Population (30 June 2025)
- • Total: 4,614
- • Density: 6.370/km^{2} (16.50/sq mi)
- Time zone: UTC+1 (CET)
- • Summer (DST): UTC+2 (CEST)
- ISO 3166 code: SE
- Province: Dalsland
- Municipal code: 1438
- Website: www.dalsed.se

= Dals-Ed Municipality =

Dals-Ed Municipality (Dals-Eds kommun) is a municipality in Västra Götaland County in western Sweden, on the border to Norway. Its seat is located in the town of Ed.

The present municipality was formed during the local government reform of 1952 through the amalgamation of six former units. Its territory was not affected by the 1971 reform.

==Locality==
There is only one locality with more than 200 inhabitants in the municipality, and that is the seat Ed.

== Demographics ==
This is a demographic table based on Dals-Ed Municipality's electoral districts in the 2022 Swedish general election sourced from SVT's election platform, in turn taken from SCB official statistics.

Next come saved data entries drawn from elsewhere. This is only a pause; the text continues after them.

**src/rtl/cpu_pkg.sv**
```systemverilog
// Shared decode constants, FSM state type and opcode-class helpers for the ID stage.
package cpu_pkg;

  localparam logic [5:0] OpRtype = 6'h00;
  localparam logic [5:0] OpJ     = 6'h02;
  localparam logic [5:0] OpJal   = 6'h03;
  localparam logic [5:0] OpBeq   = 6'h04;
  localparam logic [5:0] OpBne   = 6'h05;
  localparam logic [5:0] OpLui   = 6'h0f;

  localparam logic [5:0] FnSll  = 6'h00;
  localparam logic [5:0] FnSrl  = 6'h02;
  localparam logic [5:0] FnSra  = 6'h03;
  localparam logic [5:0] FnJr   = 6'h08;
  localparam logic [5:0] FnJalr = 6'h09;

  localparam logic [4:0] REG_ZERO = 5'd0;
  localparam logic [4:0] REG_RA   = 5'd31;

  typedef enum logic [1:0] {
    StEmpty,
    StIssue,
    StHoldLu,
    StHoldEx
  } fsm_state_e;

  // lb, lh, lwl, lw, lbu, lhu, lwr
  function automatic logic is_load_op(input logic [5:0] op);
    return op inside {[6'h20:6'h26]};
  endfunction

  // sb, sh, swl, sw, swr
  function automatic logic is_store_op(input logic [5:0] op);
    return op inside {6'h28, 6'h29, 6'h2a, 6'h2b, 6'h2e};
  endfunction

  // addi .. lui
  function automatic logic is_ialu_op(input logic [5:0] op);
    return op inside {[6'h08:6'h0f]};
  endfunction

endpackage

```
**src/rtl/fwd_select.sv**
```systemverilog
// Per-source operand selection: register 0, youngest matching producer, or register file.
module fwd_select
  import cpu_pkg::*;
#(
  parameter int unsigned NUM_FWD = 3,
  parameter int unsigned XLEN    = 32
) (
  input  logic [4:0]              raddr_i,
  input  logic [XLEN-1:0]         rf_rdata_i,
  input  logic [NUM_FWD-1:0]      fwd_we_i,
  input  logic [5*NUM_FWD-1:0]    fwd_waddr_i,
  input  logic [XLEN*NUM_FWD-1:0] fwd_wdata_i,
  input  logic [NUM_FWD-1:0]      fwd_is_load_i,
  output logic [XLEN-1:0]         value_o,
  output logic                    load_hit_o
);

  always_comb begin
    value_o    = rf_rdata_i;
    load_hit_o = 1'b0;
    // Walk oldest to youngest so the lowest matching index is the last write.
    for (int i = NUM_FWD - 1; i >= 0; i--) begin
      if (fwd_we_i[i] && (fwd_waddr_i[5*i +: 5] == raddr_i)) begin
        value_o    = fwd_wdata_i[XLEN*i +: XLEN];
        load_hit_o = fwd_is_load_i[i];
      end
    end
    if (raddr_i == REG_ZERO) begin
      value_o    = '0;
      load_hit_o = 1'b0;
    end
  end

endmodule

```
**src/rtl/id_stage_fwd.sv**
```systemverilog
// Decode stage: IF/ID register, N-port operand forwarding, load-use interlock, branch resolve.
module id_stage_fwd
  import cpu_pkg::*;
#(
  parameter int unsigned XLEN    = 32,
  parameter int unsigned NUM_FWD = 3
) (
  input  logic                    clk_i,
  input  logic                    rst_ni,
  input  logic                    flush_i,
  input  logic                    if_valid_i,
  input  logic [XLEN-1:0]         if_pc_i,
  input  logic [31:0]             if_inst_i,
  output logic                    id_ready_o,
  output logic [4:0]              rf_raddr1_o,
  output logic [4:0]              rf_raddr2_o,
  input  logic [XLEN-1:0]         rf_rdata1_i,
  input  logic [XLEN-1:0]         rf_rdata2_i,
  input  logic [NUM_FWD-1:0]      fwd_we_i,
  input  logic [5*NUM_FWD-1:0]    fwd_waddr_i,
  input  logic [XLEN*NUM_FWD-1:0] fwd_wdata_i,
  input  logic [NUM_FWD-1:0]      fwd_is_load_i,
  output logic                    ex_valid_o,
  input  logic                    ex_ready_i,
  output logic [XLEN-1:0]         ex_pc_o,
  output logic [31:0]             ex_inst_o,
  output logic [XLEN-1:0]         ex_src1_o,
  output logic [XLEN-1:0]         ex_src2_o,
  output logic                    ex_rf_we_o,
  output logic [4:0]              ex_rf_waddr_o,
  output logic                    br_taken_o,
  output logic [XLEN-1:0]         br_target_o,
  output logic [31:0]             stall_cnt_o
);

  logic            valid_q, valid_d;
  logic [XLEN-1:0] pc_q, pc_d;
  logic [31:0]     inst_q, inst_d;
  logic [31:0]     stall_cnt_q, stall_cnt_d;

  fsm_state_e state;

  logic [5:0]  opcode, funct;
  logic [4:0]  rs, rt, rd;
  logic [15:0] imm;
  logic        is_rtype;

  assign opcode   = inst_q[31:26];
  assign rs       = inst_q[25:21];
  assign rt       = inst_q[20:16];
  assign rd       = inst_q[15:11];
  assign funct    = inst_q[5:0];
  assign imm      = inst_q[15:0];
  assign is_rtype = (opcode == OpRtype);

  logic uses_rs, uses_rt;

  always_comb begin
    uses_rs = 1'b1;
    if (opcode == OpLui || opcode == OpJ || opcode == OpJal) begin
      uses_rs = 1'b0;
    end
    if (is_rtype && (funct == FnSll || funct == FnSrl || funct == FnSra)) begin
      uses_rs = 1'b0;
    end
    uses_rt = is_rtype || (opcode == OpBeq) || (opcode == OpBne) || is_store_op(opcode);
  end

  logic [XLEN-1:0] src1, src2;
  logic            rs_load_hit, rt_load_hit;

  fwd_select #(
    .NUM_FWD (NUM_FWD),
    .XLEN    (XLEN)
  ) u_fwd_rs (
    .raddr_i       (rs),
    .rf_rdata_i    (rf_rdata1_i),
    .fwd_we_i      (fwd_we_i),
    .fwd_waddr_i   (fwd_waddr_i),
    .fwd_wdata_i   (fwd_wdata_i),
    .fwd_is_load_i (fwd_is_load_i),
    .value_o       (src1),
    .load_hit_o    (rs_load_hit)
  );

  fwd_select #(
    .NUM_FWD (NUM_FWD),
    .XLEN    (XLEN)
  ) u_fwd_rt (
    .raddr_i       (rt),
    .rf_rdata_i    (rf_rdata2_i),
    .fwd_we_i      (fwd_we_i),
    .fwd_waddr_i   (fwd_waddr_i),
    .fwd_wdata_i   (fwd_wdata_i),
    .fwd_is_load_i (fwd_is_load_i),
    .value_o       (src2),
    .load_hit_o    (rt_load_hit)
  );

  logic hazard;
  assign hazard = valid_q && ((uses_rs && rs_load_hit) || (uses_rt && rt_load_hit));

  // State is a pure function of the held slot, the interlock and EX backpressure.
  always_comb begin
    if (!valid_q) begin
      state = StEmpty;
    end else if (hazard) begin
      state = StHoldLu;
    end else if (!ex_ready_i) begin
      state = StHoldEx;
    end else begin
      state = StIssue;
    end
  end

  logic ex_valid, id_ready;

  always_comb begin
    ex_valid = 1'b0;
    id_ready = 1'b0;
    unique case (state)
      StEmpty:  id_ready = 1'b1;
      StIssue: begin
        ex_valid = 1'b1;
        id_ready = 1'b1;
      end
      StHoldEx: ex_valid = 1'b1;
      StHoldLu: ;
      default:  ;
    endcase
  end

  logic       rf_we;
  logic [4:0] rf_waddr;

  always_comb begin
    rf_we    = 1'b0;
    rf_waddr = REG_ZERO;
    if (is_rtype) begin
      if (funct != FnJr) begin
        rf_we    = 1'b1;
        rf_waddr = rd;
      end
    end else if (opcode == OpJal) begin
      rf_we    = 1'b1;
      rf_waddr = REG_RA;
    end else if (is_ialu_op(opcode) || is_load_op(opcode)) begin
      rf_we    = 1'b1;
      rf_waddr = rt;
    end
    if (rf_waddr == REG_ZERO) begin
      rf_we = 1'b0;
    end
  end

  logic [XLEN-1:0] pc_plus4, br_offset, jmp_target;
  logic            br_cond;

  assign pc_plus4   = pc_q + XLEN'(4);
  assign br_offset  = {{(XLEN-18){imm[15]}}, imm, 2'b00};
  assign jmp_target = {pc_plus4[XLEN-1:28], inst_q[25:0], 2'b00};

  always_comb begin
    br_cond     = 1'b0;
    br_target_o = '0;
    if (is_rtype && (funct == FnJr || funct == FnJalr)) begin
      br_cond     = 1'b1;
      br_target_o = src1;
    end else begin
      unique case (opcode)
        OpBeq: begin
          br_cond     = (src1 == src2);
          br_target_o = pc_plus4 + br_offset;
        end
        OpBne: begin
          br_cond     = (src1 != src2);
          br_target_o = pc_plus4 + br_offset;
        end
        OpJ, OpJal: begin
          br_cond     = 1'b1;
          br_target_o = jmp_target;
        end
        default: ;
      endcase
    end
  end

  always_comb begin
    valid_d = valid_q;
    pc_d    = pc_q;
    inst_d  = inst_q;
    if (flush_i) begin
      valid_d = 1'b0;
    end else if (id_ready) begin
      // A freed slot with nothing offered empties the register.
      valid_d = if_valid_i;
      if (if_valid_i) begin
        pc_d   = if_pc_i;
        inst_d = if_inst_i;
      end
    end

    stall_cnt_d = stall_cnt_q;
    if (state == StHoldLu && stall_cnt_q != '1) begin
      stall_cnt_d = stall_cnt_q + 32'd1;
    end
  end

  always_ff @(posedge clk_i or negedge rst_ni) begin
    if (!rst_ni) begin
      valid_q     <= 1'b0;
      pc_q        <= '0;
      inst_q      <= '0;
      stall_cnt_q <= '0;
    end else begin
      valid_q     <= valid_d;
      pc_q        <= pc_d;
      inst_q      <= inst_d;
      stall_cnt_q <= stall_cnt_d;
    end
  end

  assign id_ready_o    = id_ready;
  assign ex_valid_o    = ex_valid;
  assign rf_raddr1_o   = rs;
  assign rf_raddr2_o   = rt;
  assign ex_pc_o       = pc_q;
  assign ex_inst_o     = inst_q;
  assign ex_src1_o     = src1;
  assign ex_src2_o     = src2;
  assign ex_rf_we_o    = rf_we;
  assign ex_rf_waddr_o = rf_waddr;
  assign br_taken_o    = ex_valid && ex_ready_i && br_cond;
  assign stall_cnt_o   = stall_cnt_q;

endmodule

```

In total there were 4,745 residents, including 3,504 Swedish citizens of voting age. 36.4% voted for the left coalition and 61.8% for the right coalition. Indicators are in percentage points except population totals and income.

| Location | Residents | Citizen adults | Left vote | Right vote | Employed | Swedish parents | Foreign heritage | Income SEK | Degree |
|  |  | % | % |  |  |  |  |  |
| Dals-Ed SV | 2,274 | 1,702 | 31.2 | 67.3 | 81 | 87 | 13 | 23,789 | 25 |
| Dals-Ed NÖ | 2,471 | 1,802 | 41.1 | 56.9 | 75 | 79 | 21 | 21,244 | 27 |
Source: SVT

==Tourism==
Dals-Ed Municipality, located in the historical province of Dalsland, has a united tourism motto for Dalsland, saying that Dalsland, with its population of 50,000, is a place where one will not feel crowded. This is perhaps most fitting for Dals-Ed, as it is the sparsest populated municipality in Västra Götaland County, with 6.7 inhabitants per km^{2}.

The municipality promises a quiet environment. The nature hosts some 400 lakes for bathing, canoeing, fishing or boat tours. There are also several nature reserves, and the northernmost oak woods of Sweden grow in the municipality. In addition, the large Tresticklan National Park is contained within the municipality.

Historically Dals-Ed is rewarding for those interested in the ancient. Some 60 grave fields and burial places are situated here.